_Task directions:_
Transcribe only part of the material below: the lines from the one containing "#!/bin/bash" through the one containing "Testbench counts of", inclusive, exactly as written.

_Available records:_
#####

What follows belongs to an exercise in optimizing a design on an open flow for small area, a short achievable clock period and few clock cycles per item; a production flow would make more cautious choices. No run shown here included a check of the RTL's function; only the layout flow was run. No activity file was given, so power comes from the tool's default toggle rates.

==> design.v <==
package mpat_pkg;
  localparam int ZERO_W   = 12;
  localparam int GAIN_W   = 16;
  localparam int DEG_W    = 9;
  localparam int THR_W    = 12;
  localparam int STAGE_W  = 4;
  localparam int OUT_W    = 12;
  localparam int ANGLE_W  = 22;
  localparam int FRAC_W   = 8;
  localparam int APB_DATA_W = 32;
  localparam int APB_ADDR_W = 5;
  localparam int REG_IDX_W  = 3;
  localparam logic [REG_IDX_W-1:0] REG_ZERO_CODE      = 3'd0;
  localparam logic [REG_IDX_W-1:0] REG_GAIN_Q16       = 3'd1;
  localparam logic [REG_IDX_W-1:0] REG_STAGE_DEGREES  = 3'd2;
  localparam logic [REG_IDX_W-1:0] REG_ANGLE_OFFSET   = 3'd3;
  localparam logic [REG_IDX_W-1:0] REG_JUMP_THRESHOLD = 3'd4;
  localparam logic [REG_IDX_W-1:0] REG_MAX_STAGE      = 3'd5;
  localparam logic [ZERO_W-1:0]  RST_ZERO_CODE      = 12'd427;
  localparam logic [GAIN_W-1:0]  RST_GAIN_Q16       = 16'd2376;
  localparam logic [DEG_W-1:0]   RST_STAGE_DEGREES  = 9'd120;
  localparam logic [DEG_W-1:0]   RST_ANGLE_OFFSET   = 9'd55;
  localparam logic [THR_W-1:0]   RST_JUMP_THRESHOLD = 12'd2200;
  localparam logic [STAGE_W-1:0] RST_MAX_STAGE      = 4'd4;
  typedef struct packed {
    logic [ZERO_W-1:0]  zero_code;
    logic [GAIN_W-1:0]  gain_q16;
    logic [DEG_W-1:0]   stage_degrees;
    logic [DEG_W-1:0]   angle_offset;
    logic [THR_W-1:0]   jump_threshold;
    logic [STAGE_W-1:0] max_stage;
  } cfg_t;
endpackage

#####

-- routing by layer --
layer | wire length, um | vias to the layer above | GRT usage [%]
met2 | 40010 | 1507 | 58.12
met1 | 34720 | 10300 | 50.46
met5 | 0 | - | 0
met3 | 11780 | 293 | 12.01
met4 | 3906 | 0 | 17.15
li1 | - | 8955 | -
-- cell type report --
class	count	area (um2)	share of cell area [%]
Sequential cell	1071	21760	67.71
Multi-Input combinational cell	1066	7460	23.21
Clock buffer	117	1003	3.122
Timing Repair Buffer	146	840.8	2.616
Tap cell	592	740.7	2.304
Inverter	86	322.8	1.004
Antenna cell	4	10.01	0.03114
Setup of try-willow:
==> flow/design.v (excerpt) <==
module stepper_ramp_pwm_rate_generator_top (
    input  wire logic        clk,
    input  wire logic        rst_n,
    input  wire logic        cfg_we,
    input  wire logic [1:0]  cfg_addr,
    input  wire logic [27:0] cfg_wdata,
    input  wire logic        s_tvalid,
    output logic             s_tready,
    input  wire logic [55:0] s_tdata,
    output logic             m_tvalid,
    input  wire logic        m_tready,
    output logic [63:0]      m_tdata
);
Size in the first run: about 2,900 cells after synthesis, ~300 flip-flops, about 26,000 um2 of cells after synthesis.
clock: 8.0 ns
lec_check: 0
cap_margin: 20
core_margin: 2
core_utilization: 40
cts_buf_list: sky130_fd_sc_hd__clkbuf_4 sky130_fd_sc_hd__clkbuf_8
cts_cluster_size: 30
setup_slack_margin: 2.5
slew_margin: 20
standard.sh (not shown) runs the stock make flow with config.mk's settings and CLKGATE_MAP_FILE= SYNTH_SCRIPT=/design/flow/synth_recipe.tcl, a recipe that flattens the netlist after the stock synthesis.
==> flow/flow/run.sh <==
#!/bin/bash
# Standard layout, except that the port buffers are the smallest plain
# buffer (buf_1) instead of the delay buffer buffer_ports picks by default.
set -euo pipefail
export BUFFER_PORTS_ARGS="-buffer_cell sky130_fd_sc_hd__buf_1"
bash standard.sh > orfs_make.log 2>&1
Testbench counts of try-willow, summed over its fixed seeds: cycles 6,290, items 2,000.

#####

_Result:_
#!/bin/bash
# Standard layout, except that the port buffers are the smallest plain
# buffer (buf_1) instead of the delay buffer buffer_ports picks by default.
set -euo pipefail
export BUFFER_PORTS_ARGS="-buffer_cell sky130_fd_sc_hd__buf_1"
bash standard.sh > orfs_make.log 2>&1
Testbench counts of try-willow, summed over its fixed seeds: cycles 6,290, items 2,000.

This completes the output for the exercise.